Don Quixote (unfinished Film) - Production

Production

On 29 June 1957, after having been removed from his own film Touch of Evil, Welles headed to Mexico City to begin work on the feature-length version of Don Quixote. The part of Don Quixote had been offered to Charlton Heston, who had just finished filming Touch of Evil with Welles, and Heston was keen on playing the role, but was only available for two weeks, which Welles feared would be insufficient. Spanish actor Francisco Reiguera was cast as Don Quixote and Akim Tamiroff remained as Sancho Panza. Welles also brought in child actress Patty McCormack to play Dulcie, an American girl visiting Mexico City as the city's central framing device. During her visit, Dulcie would encounter Welles (playing himself) in a hotel lobbby, on the hotel patio and in a horse-drawn carriage, and he would tell her the story of Don Quixote. She would then meet Don Quixote and Sancho Panza in the present day, and would later tell Welles of her adventures with them.

Welles worked without a finished script, shooting improvised sequences on the street.
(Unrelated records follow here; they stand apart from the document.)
==> flow/design.v (excerpt) <==
module TNS_dec_33(
    input wire clk,
    input wire rst_n,
    input wire [32:0] codein,
    output reg [30 - 1 : 0] dataout
    );
    wire [30 - 1 : 0] dataout_wire;
    assign dataout_wire = (codein[32]*847425747) + (codein[31]*564950498) + (codein[30]*282475249) + 
                    (codein[29]*121060821) + (codein[28]*80707214) + (codein[27]*40353607) + 
                    (codein[26]*17294403) + (codein[25]*11529602) + (codein[24]*5764801) + 
                    (codein[23]*2470629) + (codein[22]*1647086) + (codein[21]*823543) + 
                    (codein[20]*352947) + (codein[19]*235298) + (codein[18]*117649) + (codein[17]*50421) + (codein[16]*33614) + 
                    (codein[15]*16807) + (codein[14]*7203) + (codein[13]*4802) + (codein[12]*2401) + (codein[11]*1029) +
                    (codein[10]*686) + (codein[9]*343) + (codein[8]*147) + (codein[7]*98) + (codein[6]*49) +
                    (codein[5]*21) + (codein[4]*14) + (codein[3]*7) + (codein[2]*3) + (codein[1]*2) +
  ...
==> flow/config.mk <==
export PLATFORM = sky130hd
export DESIGN_NAME = TNS_dec_33
export DESIGN_NICKNAME = TNS_dec_33
export VERILOG_FILES = /design/flow/design.v
export SDC_FILE = /design/flow/constraint.sdc
export NUM_CORES = 4
export LEC_CHECK = 0
export ABC_AREA = 0
export CAP_MARGIN = 20
export CORE_MARGIN = 8
export CORE_UTILIZATION = 40
export CTS_CLUSTER_DIAMETER = 309
export CTS_CLUSTER_SIZE = 10
export PLACE_DENSITY = 0.4
export SLEW_MARGIN = 20
export TNS_END_PERCENT = 10
==> flow/constraint.sdc <==
create_clock -name core_clock -period 12.0 [get_ports {clk}]
set_input_delay 2.4000 -clock core_clock [delete_from_list [all_inputs] [get_ports {clk}]]
set_output_delay 2.4000 -clock core_clock [all_outputs]
set_load 0.01 [all_outputs]
run.sh (not shown) runs the stock make flow with config.mk's settings and CLKGATE_MAP_FILE=.
The baseline completed without violations.
Edit:
CORE_ASPECT_RATIO = 0.5   (was unset)
CORE_MARGIN = 6   (was 8)
CORE_UTILIZATION = 61   (was 40)
CTS_CLUSTER_DIAMETER = unset   (was 309)
PLACE_DENSITY = unset   (was 0.4)
Outcome: Worst hold slack got worse by 0.32 ns. Cell count falls by roughly a tenth. Sequential share of layout area rises by 0.11 points. Routed wire length falls by roughly a tenth. Synthesized cell count does not change. Non-clock buffer count falls by 3. Final area falls slightly. Utilization rises by 25 points.
Edit:
ABC_AREA = unset   (was 0)
CELL_PAD_IN_SITES_GLOBAL_PLACEMENT = 2   (was unset)
CORE_ASPECT_RATIO = 0.78   (was 0.5)
CORE_MARGIN = 2   (was 6)
CORE_UTILIZATION = 32   (was 61)
CTS_CLUSTER_SIZE = 18   (was 10)
SETUP_SLACK_MARGIN = -0.1   (was unset)
TNS_END_PERCENT = unset   (was 10)
What happened: The changed run produced a clean layout; die area goes up by 65%; global-route usage came out lower by 6.9 points; final cell count rises by 17%; worst setup slack degrades by 0.022 ns; via count is about the same; area after synthesis stays the same; wire length went up by 13%; critical path depth is unchanged; fmax barely changes.

========
run 1:
TNS_dec_33 again, from the RTL that the note above started with.
clock: 12.0 ns
lec_check: 0
cap_margin: 20
cell_pad_in_sites_global_placement: 3
core_aspect_ratio: 0.5
core_margin: 10
core_utilization: 40
cts_cluster_diameter: 396
cts_cluster_size: 14
hold_slack_margin: -0.08
place_density: 0.41
slew_margin: 0
tns_end_percent: 5
## Diff of input files: run 2 against run 1
Settings: PLACE_DENSITY removed (was 0.41); ABC_AREA newly set to 0; CTS_CLUSTER_DIAMETER removed (was 396); CTS_CLUSTER_SIZE changed from 14 to 10; TNS_END_PERCENT changed from 5 to 10; SLEW_MARGIN changed from 0 to 20; CORE_MARGIN changed from 10 to 2; HOLD_SLACK_MARGIN removed (was -0.08); CORE_ASPECT_RATIO removed (was 0.5); CELL_PAD_IN_SITES_GLOBAL_PLACEMENT removed (was 3).
## What came out
From run 1 to run 2 the numbers moved as follows: cell area after layout stayed essentially flat; area growth from synthesis to final layout shows no meaningful change; final cell count saw an increase.
==> branch raven: inputs <==
## cpu
module cpu(
	input clk,
	input reset,
	input logic [15:0] i_mem_rddata,
	input logic i_mem_wait,  
	input logic i_mem_rddatavalid,  
	output logic [15:0] o_mem_wrdata,
	output logic [15:0] o_mem_addr,
	output logic o_mem_rd,
	output logic o_mem_wr
);
Settings: LEC_CHECK=0, CAP_MARGIN=20, CELL_PAD_IN_SITES_DETAIL_PLACEMENT=2, CORE_ASPECT_RATIO=0.55, CORE_MARGIN=10, CORE_UTILIZATION=53, CTS_CLUSTER_DIAMETER=358, CTS_CLUSTER_SIZE=25, GPL_TIMING_DRIVEN=0, MAX_ROUTING_LAYER=met5, PLACE_DENSITY_LB_ADDON=0.23, SETUP_SLACK_MARGIN=0.46, SLEW_MARGIN=15; clock period 5.3 ns.
run.sh (not shown) runs the stock make flow with config.mk's settings and CLKGATE_MAP_FILE=.
==> branch xenon: changes against branch raven <==
ABC_AREA = 1   (was default)
CELL_PAD_IN_SITES_DETAIL_PLACEMENT = default   (was 2)
CORE_ASPECT_RATIO = default   (was 0.55)
CORE_MARGIN = 2   (was 10)
CORE_UTILIZATION = 72   (was 53)
CTS_CLUSTER_DIAMETER = default   (was 358)
CTS_CLUSTER_SIZE = default   (was 25)
GPL_TIMING_DRIVEN = default   (was 0)
MAX_ROUTING_LAYER = default   (was met5)
PLACE_DENSITY_LB_ADDON = 0.27   (was 0.23)
SETUP_SLACK_MARGIN = 1.15   (was 0.46)
SLEW_MARGIN = 20   (was 15)
==> flow/constraint.sdc (replaced) <==
create_clock -name core_clock -period 4.38 [get_ports {clk}]
set_input_delay 0.8760 -clock core_clock [delete_from_list [all_inputs] [get_ports {clk}]]
set_output_delay 0.8760 -clock core_clock [all_outputs]
set_load 0.01 [all_outputs]
==> comparison <==
- Die area: branch raven is larger than branch xenon (about 70%).
- Synthesized cell count: branch xenon is higher than branch raven (about 12%).
- In branch xenon the area after synthesis is lower than in branch raven, by 2.1%.
- Branch raven did not get past 3_5_place_dp. Branch xenon finished but failed the layout checks on setup timing.
==> figures <==
metric	branch raven	branch xenon
Synth Seq Share	49.6%	50.6%
Total nets after synthesis	1435	1605
Avg Synthesized Cell Area	9.47 um2	8.27 um2
Gate count of the mapped netlist	1398	1568
Site Rows	42	49
GP Congestion	1.02	1.06
Area fraction in and, or, nand and nor cells	16.4%	20.9%
Core Area	0.0243 mm2	0.0178 mm2
DIE AREA	0.0320 mm2	0.0191 mm2
Count of instantiated cells in the yosys netlist	1398	1568
Total cell area reported by yosys after synthesis	0.0132 mm2	0.0130 mm2
Synthesized area	0.0132 mm2	0.0130 mm2
Adder share	1.74%	1.70%
Share of synthesized area spent on multiplexers	8.46%	0%
Status	aborted with a tool error	complete, but fails checks
Stage where the flow stopped	3_5_place_dp	-
Violated checks	-	setup timing
Top-area cell type share of the netlist area	27.6%	28.2%
Xor and xnor fraction of the mapped netlist area	1.45%	1.35%
Die H	137 um	138 um
Effective utilization at floorplan	54.4%	72.7%
Post-synth cell types	69	52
Much of the footage was shot with silent 16mm equipment, with Welles planning to dub the dialogue at a later date. As the production evolved, Welles told film critic André Bazin that he saw his Don Quixote being created in the improvisational style of silent comedy films. The bulk of filming occurred in Mexico in two blocks in late 1957. The first was between early July 1957 and his return to Hollywood on 28 August, while the second was in September and October 1957. Filming in Mexico occurred in Puebla, Tepozlan, Texcoco and Rio Frio.
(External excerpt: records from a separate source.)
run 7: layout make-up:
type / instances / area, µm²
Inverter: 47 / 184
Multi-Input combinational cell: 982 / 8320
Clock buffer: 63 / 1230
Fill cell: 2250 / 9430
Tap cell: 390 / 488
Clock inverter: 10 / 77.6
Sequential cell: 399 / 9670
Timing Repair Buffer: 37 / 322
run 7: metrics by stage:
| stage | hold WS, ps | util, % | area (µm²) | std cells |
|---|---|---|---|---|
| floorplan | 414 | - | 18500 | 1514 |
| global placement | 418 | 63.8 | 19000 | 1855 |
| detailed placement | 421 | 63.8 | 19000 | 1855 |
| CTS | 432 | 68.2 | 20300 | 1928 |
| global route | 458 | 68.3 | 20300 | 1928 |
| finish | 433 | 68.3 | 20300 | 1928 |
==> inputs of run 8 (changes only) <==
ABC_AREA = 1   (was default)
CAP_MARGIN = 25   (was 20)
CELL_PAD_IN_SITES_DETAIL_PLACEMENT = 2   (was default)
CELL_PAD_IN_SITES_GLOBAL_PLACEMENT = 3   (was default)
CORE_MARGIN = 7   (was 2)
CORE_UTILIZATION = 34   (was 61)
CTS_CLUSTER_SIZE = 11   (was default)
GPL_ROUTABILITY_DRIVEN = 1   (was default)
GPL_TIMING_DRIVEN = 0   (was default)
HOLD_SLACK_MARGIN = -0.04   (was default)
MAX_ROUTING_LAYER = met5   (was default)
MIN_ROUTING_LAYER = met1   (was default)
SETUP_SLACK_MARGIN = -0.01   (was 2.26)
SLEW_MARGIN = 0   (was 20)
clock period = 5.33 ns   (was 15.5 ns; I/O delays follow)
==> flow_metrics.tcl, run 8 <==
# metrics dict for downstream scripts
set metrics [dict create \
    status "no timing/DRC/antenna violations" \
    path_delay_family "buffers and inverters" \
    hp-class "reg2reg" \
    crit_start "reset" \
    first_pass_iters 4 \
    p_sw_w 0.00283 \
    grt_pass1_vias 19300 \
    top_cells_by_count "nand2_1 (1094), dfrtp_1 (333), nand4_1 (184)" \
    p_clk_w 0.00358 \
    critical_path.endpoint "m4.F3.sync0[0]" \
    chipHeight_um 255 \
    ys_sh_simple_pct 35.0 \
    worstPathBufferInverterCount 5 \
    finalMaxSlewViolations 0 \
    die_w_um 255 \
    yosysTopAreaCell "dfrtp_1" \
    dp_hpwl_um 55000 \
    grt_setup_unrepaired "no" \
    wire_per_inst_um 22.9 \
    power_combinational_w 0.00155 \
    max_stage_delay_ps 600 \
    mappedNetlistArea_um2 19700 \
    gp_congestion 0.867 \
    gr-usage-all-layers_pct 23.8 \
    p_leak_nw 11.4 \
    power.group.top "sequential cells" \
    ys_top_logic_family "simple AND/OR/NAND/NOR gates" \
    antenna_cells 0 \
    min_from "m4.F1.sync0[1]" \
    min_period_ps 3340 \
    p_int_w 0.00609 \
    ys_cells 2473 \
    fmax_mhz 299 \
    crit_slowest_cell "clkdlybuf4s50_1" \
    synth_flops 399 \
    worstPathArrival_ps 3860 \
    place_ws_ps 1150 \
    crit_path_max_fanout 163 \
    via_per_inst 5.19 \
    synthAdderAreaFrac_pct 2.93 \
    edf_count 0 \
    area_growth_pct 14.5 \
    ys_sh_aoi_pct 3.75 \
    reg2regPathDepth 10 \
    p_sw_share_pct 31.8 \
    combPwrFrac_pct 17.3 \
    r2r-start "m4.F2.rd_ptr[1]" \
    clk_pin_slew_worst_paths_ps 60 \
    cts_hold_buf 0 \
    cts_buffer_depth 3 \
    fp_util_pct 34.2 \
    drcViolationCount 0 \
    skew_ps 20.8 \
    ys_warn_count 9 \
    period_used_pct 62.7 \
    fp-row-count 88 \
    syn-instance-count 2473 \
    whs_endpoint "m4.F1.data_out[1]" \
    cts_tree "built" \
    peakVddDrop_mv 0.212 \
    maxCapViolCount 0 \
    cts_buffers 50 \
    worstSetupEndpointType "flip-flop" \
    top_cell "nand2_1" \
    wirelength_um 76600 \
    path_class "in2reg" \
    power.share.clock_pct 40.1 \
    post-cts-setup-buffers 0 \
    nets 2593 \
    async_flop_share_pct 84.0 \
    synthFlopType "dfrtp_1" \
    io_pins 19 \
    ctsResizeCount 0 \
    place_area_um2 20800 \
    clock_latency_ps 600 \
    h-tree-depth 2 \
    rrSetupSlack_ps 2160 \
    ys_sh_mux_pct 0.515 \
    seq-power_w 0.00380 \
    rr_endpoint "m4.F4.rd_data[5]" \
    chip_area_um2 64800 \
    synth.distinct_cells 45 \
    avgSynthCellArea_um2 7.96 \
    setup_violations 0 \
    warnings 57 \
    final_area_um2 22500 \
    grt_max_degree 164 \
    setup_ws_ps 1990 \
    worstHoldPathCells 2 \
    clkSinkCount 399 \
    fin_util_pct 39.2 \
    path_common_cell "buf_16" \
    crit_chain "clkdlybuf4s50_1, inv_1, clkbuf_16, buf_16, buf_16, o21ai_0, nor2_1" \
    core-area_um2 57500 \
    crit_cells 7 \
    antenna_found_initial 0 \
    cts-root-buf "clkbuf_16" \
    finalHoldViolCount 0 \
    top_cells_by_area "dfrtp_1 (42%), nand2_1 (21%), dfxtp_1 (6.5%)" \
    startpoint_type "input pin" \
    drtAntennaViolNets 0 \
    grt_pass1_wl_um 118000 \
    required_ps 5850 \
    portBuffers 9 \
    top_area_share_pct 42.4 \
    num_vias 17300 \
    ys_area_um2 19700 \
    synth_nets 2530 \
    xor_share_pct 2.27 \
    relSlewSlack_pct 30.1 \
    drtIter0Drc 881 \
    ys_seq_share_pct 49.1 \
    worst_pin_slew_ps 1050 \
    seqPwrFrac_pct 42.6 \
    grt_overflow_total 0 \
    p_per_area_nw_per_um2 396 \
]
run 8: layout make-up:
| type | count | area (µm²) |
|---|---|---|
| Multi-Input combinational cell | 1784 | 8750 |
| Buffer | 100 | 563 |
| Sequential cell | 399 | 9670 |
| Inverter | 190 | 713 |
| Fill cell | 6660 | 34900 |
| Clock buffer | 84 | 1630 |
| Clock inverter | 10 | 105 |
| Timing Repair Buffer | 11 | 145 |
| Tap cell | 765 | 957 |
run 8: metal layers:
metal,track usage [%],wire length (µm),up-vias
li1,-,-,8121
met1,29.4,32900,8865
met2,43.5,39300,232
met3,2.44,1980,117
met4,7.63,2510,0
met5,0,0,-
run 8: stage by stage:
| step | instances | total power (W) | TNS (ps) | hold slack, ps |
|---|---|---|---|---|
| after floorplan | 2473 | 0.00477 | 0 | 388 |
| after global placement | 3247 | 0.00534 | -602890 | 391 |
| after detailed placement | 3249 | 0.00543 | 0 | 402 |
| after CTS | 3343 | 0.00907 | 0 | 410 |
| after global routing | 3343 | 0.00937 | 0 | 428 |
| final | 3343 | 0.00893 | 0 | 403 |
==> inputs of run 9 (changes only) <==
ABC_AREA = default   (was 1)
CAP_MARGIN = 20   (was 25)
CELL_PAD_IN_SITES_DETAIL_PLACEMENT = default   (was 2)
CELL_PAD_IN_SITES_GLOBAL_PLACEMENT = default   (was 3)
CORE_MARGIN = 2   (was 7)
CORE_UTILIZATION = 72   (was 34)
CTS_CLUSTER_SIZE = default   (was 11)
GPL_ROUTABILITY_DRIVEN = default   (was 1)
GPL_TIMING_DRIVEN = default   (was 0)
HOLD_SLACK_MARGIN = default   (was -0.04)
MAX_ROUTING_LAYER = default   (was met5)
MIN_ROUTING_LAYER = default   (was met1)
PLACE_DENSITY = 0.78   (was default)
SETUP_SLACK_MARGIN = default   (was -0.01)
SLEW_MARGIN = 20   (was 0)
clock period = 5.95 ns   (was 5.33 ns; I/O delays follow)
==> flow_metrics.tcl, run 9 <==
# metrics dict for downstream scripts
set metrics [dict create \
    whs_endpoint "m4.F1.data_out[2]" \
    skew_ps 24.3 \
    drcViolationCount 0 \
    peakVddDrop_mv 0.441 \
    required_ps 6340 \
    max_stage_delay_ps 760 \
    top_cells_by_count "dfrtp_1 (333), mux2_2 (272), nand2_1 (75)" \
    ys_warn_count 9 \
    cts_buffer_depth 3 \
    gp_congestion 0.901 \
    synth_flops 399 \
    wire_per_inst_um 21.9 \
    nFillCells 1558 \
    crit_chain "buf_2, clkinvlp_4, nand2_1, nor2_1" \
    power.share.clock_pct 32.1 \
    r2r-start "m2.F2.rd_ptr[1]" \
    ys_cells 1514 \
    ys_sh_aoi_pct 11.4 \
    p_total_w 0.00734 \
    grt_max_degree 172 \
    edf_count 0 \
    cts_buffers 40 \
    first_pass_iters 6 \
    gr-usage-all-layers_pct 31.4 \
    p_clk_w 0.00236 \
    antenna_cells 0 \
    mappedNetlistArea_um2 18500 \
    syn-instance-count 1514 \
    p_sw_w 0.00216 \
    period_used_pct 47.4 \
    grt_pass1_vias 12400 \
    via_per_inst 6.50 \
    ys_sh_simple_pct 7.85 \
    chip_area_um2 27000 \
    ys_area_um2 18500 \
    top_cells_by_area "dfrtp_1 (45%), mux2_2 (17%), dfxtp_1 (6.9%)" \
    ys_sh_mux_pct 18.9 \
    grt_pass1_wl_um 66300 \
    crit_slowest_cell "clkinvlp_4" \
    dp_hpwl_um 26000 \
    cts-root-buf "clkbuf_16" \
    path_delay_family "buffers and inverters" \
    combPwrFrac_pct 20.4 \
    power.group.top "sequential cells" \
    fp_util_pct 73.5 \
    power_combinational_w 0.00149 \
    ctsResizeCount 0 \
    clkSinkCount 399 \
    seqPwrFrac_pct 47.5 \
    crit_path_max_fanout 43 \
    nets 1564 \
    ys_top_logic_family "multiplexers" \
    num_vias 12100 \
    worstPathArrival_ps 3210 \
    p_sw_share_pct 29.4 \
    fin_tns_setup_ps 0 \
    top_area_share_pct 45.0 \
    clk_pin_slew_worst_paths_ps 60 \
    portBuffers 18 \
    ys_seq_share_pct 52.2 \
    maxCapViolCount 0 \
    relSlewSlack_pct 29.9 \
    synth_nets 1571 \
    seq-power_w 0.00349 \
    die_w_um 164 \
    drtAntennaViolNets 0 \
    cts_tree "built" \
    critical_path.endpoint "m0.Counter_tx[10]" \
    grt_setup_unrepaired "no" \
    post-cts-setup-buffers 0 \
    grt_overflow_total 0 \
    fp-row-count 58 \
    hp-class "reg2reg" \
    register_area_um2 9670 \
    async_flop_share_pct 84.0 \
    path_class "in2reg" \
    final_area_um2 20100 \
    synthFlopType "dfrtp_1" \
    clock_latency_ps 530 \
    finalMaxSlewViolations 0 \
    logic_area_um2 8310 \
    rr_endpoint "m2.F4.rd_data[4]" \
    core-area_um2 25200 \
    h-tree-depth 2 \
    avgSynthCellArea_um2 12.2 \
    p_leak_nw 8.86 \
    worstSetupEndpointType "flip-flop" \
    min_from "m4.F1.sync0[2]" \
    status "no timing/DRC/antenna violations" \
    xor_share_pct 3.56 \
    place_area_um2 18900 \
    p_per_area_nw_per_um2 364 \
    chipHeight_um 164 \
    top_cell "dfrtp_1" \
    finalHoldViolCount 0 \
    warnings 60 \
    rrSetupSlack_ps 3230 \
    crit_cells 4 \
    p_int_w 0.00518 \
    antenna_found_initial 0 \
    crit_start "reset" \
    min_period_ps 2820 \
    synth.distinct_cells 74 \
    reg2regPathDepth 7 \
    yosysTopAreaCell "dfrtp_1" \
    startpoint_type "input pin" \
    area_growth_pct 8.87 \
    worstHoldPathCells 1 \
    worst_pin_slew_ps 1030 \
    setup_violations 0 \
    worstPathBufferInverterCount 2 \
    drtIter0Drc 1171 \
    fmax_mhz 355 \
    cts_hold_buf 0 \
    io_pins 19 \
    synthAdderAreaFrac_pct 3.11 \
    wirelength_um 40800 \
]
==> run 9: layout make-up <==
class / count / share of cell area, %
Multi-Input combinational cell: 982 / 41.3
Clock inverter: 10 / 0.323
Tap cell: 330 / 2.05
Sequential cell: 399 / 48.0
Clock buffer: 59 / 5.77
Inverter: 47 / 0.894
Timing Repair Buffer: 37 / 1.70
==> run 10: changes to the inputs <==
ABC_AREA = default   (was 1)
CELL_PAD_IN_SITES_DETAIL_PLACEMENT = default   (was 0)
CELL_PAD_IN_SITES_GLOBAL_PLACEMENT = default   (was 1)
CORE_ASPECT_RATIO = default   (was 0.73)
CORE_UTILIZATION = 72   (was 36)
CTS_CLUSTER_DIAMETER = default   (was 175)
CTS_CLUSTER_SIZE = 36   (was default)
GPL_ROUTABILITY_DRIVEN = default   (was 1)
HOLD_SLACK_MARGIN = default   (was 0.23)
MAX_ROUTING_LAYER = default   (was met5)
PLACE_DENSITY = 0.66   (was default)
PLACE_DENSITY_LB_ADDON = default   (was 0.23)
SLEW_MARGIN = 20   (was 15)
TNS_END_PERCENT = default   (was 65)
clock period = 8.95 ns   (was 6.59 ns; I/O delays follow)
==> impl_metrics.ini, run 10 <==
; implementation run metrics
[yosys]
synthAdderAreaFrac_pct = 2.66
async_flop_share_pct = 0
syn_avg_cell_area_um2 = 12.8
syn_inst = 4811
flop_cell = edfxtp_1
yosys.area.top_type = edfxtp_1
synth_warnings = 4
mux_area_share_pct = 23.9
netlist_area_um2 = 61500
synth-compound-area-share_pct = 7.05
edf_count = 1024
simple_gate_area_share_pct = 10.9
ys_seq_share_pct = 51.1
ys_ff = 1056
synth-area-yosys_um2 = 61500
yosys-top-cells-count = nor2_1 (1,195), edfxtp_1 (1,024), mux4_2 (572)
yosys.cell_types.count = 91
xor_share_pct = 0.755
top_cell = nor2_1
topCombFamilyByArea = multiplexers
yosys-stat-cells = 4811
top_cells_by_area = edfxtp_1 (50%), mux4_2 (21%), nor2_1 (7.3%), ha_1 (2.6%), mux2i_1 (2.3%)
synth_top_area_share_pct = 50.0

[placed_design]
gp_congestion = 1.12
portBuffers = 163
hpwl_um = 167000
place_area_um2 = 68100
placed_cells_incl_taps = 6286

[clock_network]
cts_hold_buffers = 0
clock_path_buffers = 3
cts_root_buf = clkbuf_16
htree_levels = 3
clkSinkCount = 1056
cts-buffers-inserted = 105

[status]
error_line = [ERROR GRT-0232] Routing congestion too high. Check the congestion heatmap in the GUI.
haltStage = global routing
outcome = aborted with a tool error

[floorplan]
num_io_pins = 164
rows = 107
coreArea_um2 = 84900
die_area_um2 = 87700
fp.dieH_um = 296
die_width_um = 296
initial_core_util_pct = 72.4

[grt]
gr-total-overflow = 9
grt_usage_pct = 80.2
==> flow/design.v <==
module buck_v1_0 #(
  parameter model_data_width = 25,
  parameter model_decimal_width = 16
)(
  input aclk, 
  input resetn, 
  input clock_enable,
  input pwm, 
  input signed [model_data_width-1:0] input_voltage,
  input signed [model_data_width-1:0] period_inductor,
  input signed [model_data_width-1:0] period_capacitor,
  input signed [model_data_width-1:0] inverse_resistor,
  output reg signed [model_data_width-1:0] inductor_current,
  output signed [model_data_width-1:0] capacitor_current,
  output signed [model_data_width-1:0] output_current,
  output reg signed [model_data_width-1:0] output_voltage  
);
  wire signed [model_data_width-1:0] voltage_diff;  
  wire signed [(model_data_width*2)-1:0] voltage_diff_intl_2width;  
  wire signed [model_data_width-1:0] voltage_diff_intl;  
  wire signed [(model_data_width*2)-1:0] capacitor_current_intc_2width;  
  wire signed [model_data_width-1:0] capacitor_current_intc;  
  wire signed [(model_data_width*2)-1:0] output_current_2width;  
  assign voltage_diff = pwm? input_voltage - output_voltage: -output_voltage;
  assign voltage_diff_intl_2width = voltage_diff * period_inductor;
  assign voltage_diff_intl = voltage_diff_intl_2width >>> model_decimal_width;
  always @(posedge aclk)
    if (!resetn)
      inductor_current <= 0;
    else 
      if (clock_enable)
        inductor_current <= inductor_current + voltage_diff_intl;
  assign capacitor_current = inductor_current - output_current;
  assign capacitor_current_intc_2width = capacitor_current * period_capacitor;
  assign capacitor_current_intc = capacitor_current_intc_2width >>> model_decimal_width;
  always @(posedge aclk)
    if (!resetn)
      output_voltage <= 0;
    else 
      if (clock_enable)
        output_voltage <= output_voltage + capacitor_current_intc;
  assign output_current_2width = output_voltage * inverse_resistor;
  assign output_current = output_current_2width >>> model_decimal_width;
endmodule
However, Welles’ production was forced to stop due to problems with financing. At this stage the project was supervised by Mexican producer Oscar Dancigers, and after Welles went over budget by some $5,000, Dancigers suspended filming, before pulling out of the project entirely. Thereafter, Welles produced the film himself. Welles became preoccupied with other projects, including attempts to salvage Touch of Evil. In a bid to raise more funds, Welles threw himself into money-making assignments, acting in films including The Long, Hot Summer, Compulsion and Ferry to Hong Kong, narrating films including The Vikings and King of Kings, and directing the stage plays Five Kings and Rhinoceros When money was available, he switched the location shooting to Spain. As time went by, McCormack matured out of childhood, forcing Welles to drop her character from the film. In later years, he stated that he wished to re-film her scenes, plus some new ones, with his daughter Beatrice Welles (who had a small part in his Chimes at Midnight). However, he never did so, and by the late 1960s Beatrice also grew out of childhood.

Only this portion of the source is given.